- Born: March 1, 1994 (age 32) Winnipeg, Manitoba

Team
- Curling club: Assiniboine Memorial CC, Winnipeg, MB
- Skip: Kelsey Calvert
- Third: Beth Peterson
- Second: Katherine Remillard
- Lead: Melissa Gordon-Kurz

Curling career
- Member Association: Manitoba
- Hearts appearances: 2 (2021, 2026)
- Top CTRS ranking: 8th (2024–25)

= Beth Peterson =

Canadian curler (born 1994)

Beth Peterson (born March 1, 1994) is a Canadian curler from Winnipeg, Manitoba. She currently plays third on Team Kelsey Calvert.

==Career==
===Juniors===
Peterson represented Manitoba at the 2011 Canada Winter Games alongside teammates Robyn Njegovan, Melissa Gordon and Breanne Yozenko. There, they finished third in their pool with a 2–3 record, not enough to advance to the playoff round. In 2015, the same team won the 2015 Manitoba Junior provincial championship. At the 2015 Canadian Junior Curling Championships, they finished in fifth place with a 6–4 record.

===Women's===
The following season, her team began competing on the World Curling Tour and finished runner-up at the 2015 Mother Club Fall Curling Classic. Peterson won her first tour event at the 2016 Atkins Curling Supplies Classic where she defeated Darcy Robertson 7–6 in the final. At the 2017 Manitoba Scotties Tournament of Hearts, Peterson skipped her team to a 4–3 record, not enough to qualify for the playoff round. During the 2017–18 season, Team Peterson won the Fort Garry Industries Bonspiel, beating out Katie Chappellaz in the final. The team also reached the semifinals of the Atkins Curling Supplies Classic and the quarterfinals of the MCT Championships. Despite their successes on tour, Team Peterson was unable to advance to the 2018 Manitoba Scotties Tournament of Hearts after losing out in their regional qualifiers.
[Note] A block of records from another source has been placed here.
From an optimization exercise on the open Yosys and OpenROAD flow, aimed at a short achievable clock period and few clock cycles; shortcuts taken in it are not production practice.
Function was not checked in any run shown here: the RTL went through the layout flow alone.
Power and IR drop assume default switching activity.

<file path="run.sh">
#!/bin/bash
# synth_recipe.tcl (not shown) runs the flow's synth.tcl, then flattens the netlist and writes it again
# the make line also repeats each setting of config.mk as NAME=value (left out here)
make -C /OpenROAD-flow-scripts/flow DESIGN_CONFIG=/design/flow/config.mk WORK_HOME=/design/flow/orfs CLKGATE_MAP_FILE= SYNTH_SCRIPT=/design/flow/synth_recipe.tcl finish
</file>
<file path="config.mk">
export PLATFORM = sky130hd
export DESIGN_NAME = ARM
export DESIGN_NICKNAME = ARM
export VERILOG_FILES = /design/flow/design.v
export SDC_FILE = /design/flow/constraint.sdc
export NUM_CORES = 4
export LEC_CHECK = 0
export CAP_MARGIN = 20
export CORE_MARGIN = 2
export CORE_UTILIZATION = 40
export SLEW_MARGIN = 20
</file>
<file path="constraint.sdc">
create_clock -name core_clock -period 20.0 [get_ports {clk}]
set_input_delay 4.0000 -clock core_clock [delete_from_list [all_inputs] [get_ports {clk}]]
set_output_delay 4.0000 -clock core_clock [all_outputs]
set_load 0.01 [all_outputs]
</file>
<file path="design.v">
module ARM(
	input clk, rst,
	output [31:0] imem_addr,
	input [31:0] imem_data,
	output [31:0] dmem_addr,
	output [31:0] dmem_wdata,
	output dmem_read,
	output dmem_write,
	input [31:0] dmem_rdata,
	input dmem_ready
);
	reg [29:0] pc;           
	reg [31:0] ir;           
	reg        ir_v;
	reg [29:0] pc_d;         
	reg        x_wen, x_fwe, x_ld;
	reg [3:0]  x_dest;
	reg [3:0]  x_op;
	reg [31:0] x_a, x_b, x_imm;
	reg        x_fa, x_fb;   
	reg        x_isimm, x_zero;
	reg [1:0]  x_sht;
	reg [4:0]  x_sha;
	reg [3:0]  x_ldflags;    
	reg [31:0] m_addr, m_wdata;
	reg        m_rd, m_wr;
	reg [31:0] lr;
	reg        w_wen;
	reg [3:0]  w_dest;
	reg [3:0]  flags;        
	wire [31:0] rf [0:15];
	genvar gi;
	generate
		for (gi = 0; gi < 16; gi = gi + 1) begin : g_rf
			reg [31:0] r;
			always @(posedge clk or posedge rst)
				if (rst) r <= gi;
				else if (w_wen && w_dest == gi) r <= lr;
			assign rf[gi] = r;
		end
	endgenerate
	assign imem_addr = {pc, 2'b00};
	assign dmem_addr = m_addr;
	assign dmem_wdata = m_wdata;
	assign dmem_read = m_rd;
	assign dmem_write = m_wr;
	wire [31:0] xa = x_fa ? lr : x_a;
	wire [31:0] xbs = x_fb ? lr : x_b;
	wire [63:0] x_rr = {xbs, xbs} >> x_sha;
	reg  [31:0] x_sh;
	always @(*) begin
		case (x_sht)
			2'b00: x_sh = xbs << x_sha;
			2'b11: x_sh = x_rr[31:0];
			default: x_sh = xbs >> x_sha;
		endcase
	end
	wire [31:0] xb = x_isimm ? x_imm : (x_zero ? 32'd0 : x_sh);
	wire cin = flags[1];    
	wire op_add = (x_op == 4'b0100);
	wire op_adc = (x_op == 4'b0101);
	wire op_sub = (x_op == 4'b0010);
	wire op_sbc = (x_op == 4'b0110);
	wire op_cmp = (x_op == 4'b1010);
	wire inv_b = op_sub | op_sbc | op_cmp;
	wire add_cin = op_sub | op_cmp | ((op_adc | op_sbc) & cin);
	wire [31:0] xbx = inv_b ? ~xb : xb;
	wire [32:0] sum = {1'b0, xa} + {1'b0, xbx} + {32'd0, add_cin};
	reg [31:0] alu;
	reg c_out, v_out;
	always @(*) begin
		c_out = 1'b0;
		v_out = 1'b0;
		case (x_op)
			4'b1101: alu = xb;
			4'b1111: alu = ~xb;
			4'b0100, 4'b0101: begin
				alu = sum[31:0];
				c_out = sum[32];
				v_out = (xa[31] == xb[31]) & (sum[31] != xa[31]);
			end
			4'b0010: begin
				alu = sum[31:0];
				c_out = ~sum[32];
				v_out = (xa[31] != xb[31]) & (sum[31] != xa[31]);
			end
			4'b0110: begin
				alu = sum[31:0];
				c_out = ~sum[32];
				v_out = (xa[31] == xb[31]) & (sum[31] != xa[31]);
			end
			4'b1010: begin
				alu = sum[31:0];
				c_out = ~(xa[31] ^ xb[31] ^ sum[32]);
				v_out = (xa[31] != xb[31]) & (sum[31] != xa[31]);
			end
			4'b0000, 4'b1000: alu = xa & xb;
			4'b1100: alu = xa | xb;
			4'b0001: alu = xa ^ xb;
			default: alu = 32'd0;
		endcase
	end
	wire [3:0] alu_flags = {alu == 32'd0, c_out, alu[31], v_out};
	wire [3:0] x_flags = x_ld ? x_ldflags : alu_flags;
	wire [31:0] x_res = x_ld ? dmem_rdata : alu;
	wire [3:0] cond = ir[31:28];
	wire [1:0] mode = ir[27:26];
	wire       d_i = ir[25];
	wire [3:0] opc = ir[24:21];
	wire       d_s = ir[20];
	wire [3:0] rn = ir[19:16];
	wire [3:0] rd = ir[15:12];
	wire is_dp = (mode == 2'b00);
	wire is_mem = (mode == 2'b01);
	wire is_br = (mode == 2'b10);
	wire is_ld = is_mem & d_s;
	wire is_st = is_mem & ~d_s;
	reg dp_ok, dp_nowb;
	always @(*) begin
		dp_ok = 1'b0;
		dp_nowb = 1'b0;
		case (opc)
			4'b1101, 4'b1111, 4'b0100, 4'b0101, 4'b0010, 4'b0110,
			4'b0000, 4'b1100, 4'b0001: dp_ok = 1'b1;
			4'b1010, 4'b1000: begin dp_ok = 1'b1; dp_nowb = 1'b1; end
			default: ;
		endcase
	end
	wire d_wen = (is_dp & dp_ok & ~dp_nowb) | is_ld;
	wire d_fwe = (is_dp & dp_ok & (d_s | dp_nowb)) | is_ld;
	wire [3:0] srcb = is_st ? rd : ir[3:0];
	wire [31:0] rfa = rf[rn];
	wire [31:0] rfb = rf[srcb];
	wire [31:0] bya = (w_wen && w_dest == rn) ? lr : rfa;
	wire [31:0] byb = (w_wen && w_dest == srcb) ? lr : rfb;
	wire fwda = x_wen && (x_dest == rn);
	wire fwdb = x_wen && (x_dest == srcb);
	wire [31:0] off = {{20{ir[11]}}, ir[11:0]};
	wire [32:0] asum = {1'b0, bya} + {1'b0, off};
	wire [3:0] d_ldflags = {asum[31:0] == 32'd0, asum[32], asum[31],
	                        (bya[31] == off[31]) & (asum[31] != bya[31])};
	wire [31:0] d_wdata = fwdb ? x_res : byb;
	wire [63:0] imm_rr = {24'd0, ir[7:0], 24'd0, ir[7:0]} >> {ir[11:8], 1'b0};
	wire [3:0] ff = x_fwe ? x_flags : flags;
	wire fz = ff[3], fc = ff[2], fn = ff[1], fv = ff[0];
	reg cpass;
	always @(*) begin
		case (cond)
			4'b0000: cpass = fz;
			4'b0001: cpass = ~fz;
			4'b0010: cpass = fc;
			4'b0011: cpass = ~fc;
			4'b0100: cpass = fn;
			4'b0101: cpass = ~fn;
			4'b0110: cpass = fv;
			4'b0111: cpass = ~fv;
			4'b1000: cpass = fc & ~fz;
			4'b1001: cpass = ~fc | fz;
			4'b1010: cpass = (fn == fv);
			4'b1011: cpass = (fn != fv);
			4'b1100: cpass = ~fz & (fn == fv);
			4'b1101: cpass = fz | ~fv;
			4'b1110: cpass = 1'b1;
			default: cpass = 1'b0;
		endcase
	end
	wire stall_mem = (m_rd | m_wr) & ~dmem_ready;
	wire stall_dep = ir_v & is_mem & fwda;
	wire hold = stall_mem | stall_dep;
	wire go = ir_v & ~stall_dep;           
	wire exe = go & cpass;
	wire br_taken = ir_v & is_br & cpass;
	wire [29:0] br_target = pc_d + 30'd1 + {{6{ir[23]}}, ir[23:0]};
	always @(posedge clk or posedge rst) begin
		if (rst) begin
			pc <= 30'd0;
			ir <= 32'd0;
			ir_v <= 1'b0;
			pc_d <= 30'd0;
		end else if (!hold) begin
			pc <= br_taken ? br_target : pc + 30'd1;
			ir <= imem_data;
			ir_v <= ~br_taken;
			pc_d <= pc;
		end
	end
	always @(posedge clk or posedge rst) begin
		if (rst) begin
			x_wen <= 1'b0;
			x_fwe <= 1'b0;
			x_ld <= 1'b0;
			m_rd <= 1'b0;
			m_wr <= 1'b0;
		end else if (!stall_mem) begin
			x_wen <= exe & d_wen;
			x_fwe <= exe & d_fwe;
			x_ld <= is_ld;
			m_rd <= exe & is_ld;
			m_wr <= exe & is_st;
		end
	end
	always @(posedge clk) begin
		if (!stall_mem) begin
			x_dest <= rd;
			x_op <= is_dp ? opc : 4'b0100;
			x_a <= bya;
			x_b <= byb;
			x_fa <= fwda;
			x_fb <= fwdb;
			x_imm <= imm_rr[31:0];
			x_isimm <= d_i;
			x_zero <= ir[4];
			x_sht <= ir[6:5];
			x_sha <= ir[11:7];
			x_ldflags <= d_ldflags;
			m_addr <= asum[31:0];
			m_wdata <= d_wdata;
		end
	end
	always @(posedge clk or posedge rst) begin
		if (rst) begin
			w_wen <= 1'b0;
			w_dest <= 4'd0;
			lr <= 32'd0;
			flags <= 4'd0;
		end else if (!stall_mem) begin
			w_wen <= x_wen;
			w_dest <= x_dest;
			lr <= x_res;
			if (x_fwe) flags <= x_flags;
		end
	end
endmodule
</file>
==> results of run 1 <==
[placed cells by master, fill, tap and decap left out, types with 18 or more instances in the layout]
cell / instances
dfrtp_1: 619
mux2_2: 582
nand2_1: 456
a22oi_1: 385
nor2_1: 251
a21oi_1: 242
o21ai_0: 223
edfxtp_1: 182
clkdlybuf4s50_1: 162
ha_1: 157
buf_4: 142
nand3_1: 134
o22ai_1: 130
inv_1: 121
mux2i_1: 106
nand4_1: 106
clkbuf_16: 93
a221oi_1: 79
nor3_1: 78
xnor2_1: 72
a22o_1: 65
xor2_1: 43
a21o_1: 42
and3_1: 39
nor2_4: 35
nand2b_1: 35
dfstp_2: 32
o211ai_1: 30
a211oi_1: 29
and2_1: 28
o21a_1: 28
nor2b_1: 27
mux4_2: 24
clkinv_2: 22
or2_2: 19
a222oi_1: 18
a31oi_1: 18
[how the worst max path moves through the flow]
stage / startpoint / to / slack [ps] / cells past startpoint
finish: x_sha[1]$_DFFE_PN_ / pc[23]$_DFFE_PP0N_ / 10020 / 25
global route: x_sha[1]$_DFFE_PN_ / pc[23]$_DFFE_PP0N_ / 9520 / 25
CTS: x_sha[1]$_DFFE_PN_ / pc[23]$_DFFE_PP0N_ / 10520 / 25
detailed placement: x_sha[1]$_DFFE_PN_ / pc[23]$_DFFE_PP0N_ / 10620 / 25
global placement: x_sha[1]$_DFFE_PN_ / pc[23]$_DFFE_PP0N_ / 10800 / 25
floorplan: rst / flags[0]$_DFFE_PP0N_ / 7130 / 1
[worst register-to-register path, stage by stage (launching register included)]
cell      delay (ps)
edfxtp_1         880
and2_1           960
a222oi_1         290
and2_1           300
a221oi_1         290
o21ai_0          210
a211oi_1        1080
o21ai_0          380
xnor2_1          220
ha_1             460
a211oi_1         140
o21ai_0          170
o311ai_0         240
a311oi_1         780
nor3_1           150
o31ai_1          340
mux2i_1          120
a211oi_1         370
nand4_1          150
nor4_2           470
and4b_1          280
o31ai_1           90
o311a_4          190
nor2_8           740
mux2_2           430
a21oi_1          140
[sequential cells by signal (all words and copies together) (netlist names), 2 cells and up]
signal and cells:
flags 4, g_rf.r 512, ir 32, lr 32, m_addr 31, m_wdata 32
pc 30, pc_d 30, w_dest 4, x_a 32, x_b 32, x_dest 4
x_imm 32, x_ldflags 4, x_op 4, x_sha 5, x_sht 2
[logic make-up (layout without fill, tap and decap cells)]
kind of cell | count (synthesis) | after routing
AND/OR/NAND/NOR | 1315 | 1315
other | 1 | 2
XOR/XNOR | 115 | 115
adder cells (fa/ha/maj) | 161 | 161
AO/OA/AOI/OAI | 1472 | 1472
flip-flops | 833 | 833
buffers and inverters | 534 | 609
multiplexers | 712 | 712
[routing by layer]
metal | vias to the layer above | routed length (um) | GRT usage (%) | part of all wire [%]
met5 | - | 125 | 0.0726 | 0.056
met4 | 16 | 15000 | 19.3 | 6.7
met3 | 675 | 25800 | 8.96 | 12
met2 | 2993 | 93000 | 47.8 | 42
met1 | 23300 | 90200 | 45.1 | 40
li1 | 19500 | - | - | -
[stage by stage]
stage               std cells  power (W)  setup WS (ps)  util (%)  cell area [um2]
floorplan                5144    0.00743           7130         -            51600
global placement         6705     0.0102          10800      43.1            55100
detailed placement       6705     0.0102          10620      43.1            55100
CTS                      6879     0.0121          10520      45.7            58400
global route             6881     0.0129           9520      45.7            58400
finish                   6881     0.0124          10020      45.7            58400
[report_power, final]
| part | total [W] | switching (W) | internal (W) |
|---|---|---|---|
| clock | 0.00187 | 0.000785 | 0.00108 |
| combinational | 0.00717 | 0.00470 | 0.00248 |
| sequential | 0.00336 | 0.000793 | 0.00257 |
| total | 0.0124 | 0.00628 | 0.00613 |
[final cells by class]
type                    count  area share (%)
multi-input cells        3777            48.0
flip-flops and latches    833            37.3
repair buffers            307            4.67
clock buffers             119            4.37
well taps                1662            3.56
clock inverters            55            1.29
inverters                 128           0.842
==> summary.txt, run 1 <==
max_slew headroom 14.6%; WHS Path Cells 0; CTS Buffer Depth 3; adder-cell share of the synthesized area a little under 4%; Worst Hold End x_isimm$_DFFE_PN_; Async S/R FF share, synth ~78%; Tot GR Track Use 33.3%; First-pass DRT Iterations 9; critical path's slowest cell a211oi_1; Final Critical Period ~10000 ps; RSZ-0062 raised after global routing false; CTS tree yes; total negative slack 0 ps; die width around 360 um; outcome no timing/DRC/antenna violations; Root Driver clkbuf_16; synth top area cells dfrtp_1 30%, mux2_2 13%, edfxtp_1 11%; DRT Wirelength roughly 220000 um; Synth Instances slightly above 5k; Vias 46.5k; Synth Area in XOR/XNOR under 10%; diodes inserted 0; CP top delay family compound AO/OA/AOI/OAI gates; WP data required about 21000 ps; Lkg Pwr between 20 and 25 nW; Yosys reg bits 833; largest net degree at the start of global routing 89; CP Max Fanout 58; # nets final 5367; startpoint types register; Post-DP HPWL 145000 um; # clock sinks roughly 830; Tightest Hold Check Type register to register; Largest stage delay, worst path about 1100 ps; die height about 360 um; worst hold slack 449 ps; Setup CP Type register to register; largest family of logic cells by synthesized area compound AO/OA/AOI/OAI gates; IO Count between 150 and 200; multiplexer share of the synthesized area between 15 and 20%; Yosys Warn Count 1; pwr dens ~210 nW/um2; synthesized area around 52000 um2; Hold Fails Final Rpt 0; DR iter-0 viols roughly 6.3k; top cell type by total area after synthesis dfrtp_1; vias in the first global route about 44k; core area approximately 130000 um2; first-pass GRT wire length roughly 320000 um; Die ar. 132000 um2; cts hold-fix bufs 0; Reg2Reg Depth 25; TritonCTS Buffers between 90 and 100; setup violators final 0; Synth Area in Compound Gates 19.8%; Area Overhead vs Synth 13.3%; Buf+Inv Stages, Crit Path 0; min-delay src ir[25]$_DFFE_PP0N_; fmax about 100 MHz; Initial Util 40.4%; gr ovfl total 0; Post-CTS Resized 0; Slew @ Worst Pin around 1300 ps; EDFF count, synth 182; clock latency on the worst-skew pair around 750 ps; postcts setup bufs 0; max-capacitance violation count 0; H-tree levels 3; Worst VDD drop approximately 100 uV; Synth top area share between 30% and 40%; register area between 20000 and 25000 um2; fraction of layout cells with a size suffix above 1 about 20%; most frequent cell after synthesis dfrtp_1; port bufs 162; post-synthesis sequential area ratio 42.3%; syn avg cell area between 10 and 15 um2; Distinct cells, synth 93; reg-to-reg startpoint x_sha[1]$_DFFE_PN_; DR WL/cell ~33 um; Via density slightly below 7; drc violations 0; R2R Setup Slk 10020 ps; Clock Skews between 70 and 80 ps; simple-gate share of the synthesized area 12.0%; crit end category register; crit path DAT 10620 ps; fill cell count between 10k and 15k; top post-synthesis cells by count 619 x dfrtp_1, 582 x mux2_2, 459 x nand2_1, 385 x a22oi_1, 326 x clkbuf_1; Tcrit/Tclk final between 40% and 50%; max-slew violations 0; initial antenna violation count 14; Rows roughly 130; multi-input logic area 28000 um2; Antenna Nets Post-Route 0; Worst-path clk slew about 60 ps; R2R Path End pc[23]$_DFFE_PP0N_; gpl congestion ~1.0; Main synth FF type dfrtp_1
Peterson and longtime teammate Melissa Gordon added Jenna Loder and Katherine Doerksen to their team for the 2018–19 season. The team had three semifinal finishes on the tour and won the Manitoba Scotties Berth Bonspiel to qualify for the 2019 Manitoba Scotties Tournament of Hearts. Peterson would have her most successful provincial championship to date, finishing 5–2 through the round robin and qualifying for a tiebreaker against Abby Ackland. Despite tying the game in the seventh end, Team Peterson would give up three points in the eighth end, ultimately losing the game 8–7. The 2019–20 season was a successful season for the Peterson rink as they qualified for the playoffs in eight of their ten events. They also got to play in their first Grand Slam of Curling event at the 2019 Tour Challenge Tier 2 where they lost in the semifinal to South Korea's Kim Min-ji. Despite entering the 2020 Manitoba Scotties Tournament of Hearts as the fourth seed, Team Peterson finished the round robin with a 2–3 record, failing to reach the championship pool round.

Due to the COVID-19 pandemic in Canada, many provinces had to cancel their provincial championships, with member associations selecting their representatives for the 2021 Scotties Tournament of Hearts. Due to this situation, Curling Canada added three Wild Card teams to the national championship, which were chosen according to the CTRS standings from the 2019–20 season. Because Team Peterson ranked 12th on the CTRS and kept at least three of their four players together for the 2020–21 season, they got the third Wild Card spot at the 2021 Scotties in Calgary, Alberta. One member of Peterson's rink, Melissa Gordon opted to not attend the Scotties due to work commitments. She was replaced by Brittany Tran, who competed at the Scotties in 2019 as second for the Northwest Territories. At the Tournament of Hearts, Peterson led her team to a respectable 7–5 fifth place finish.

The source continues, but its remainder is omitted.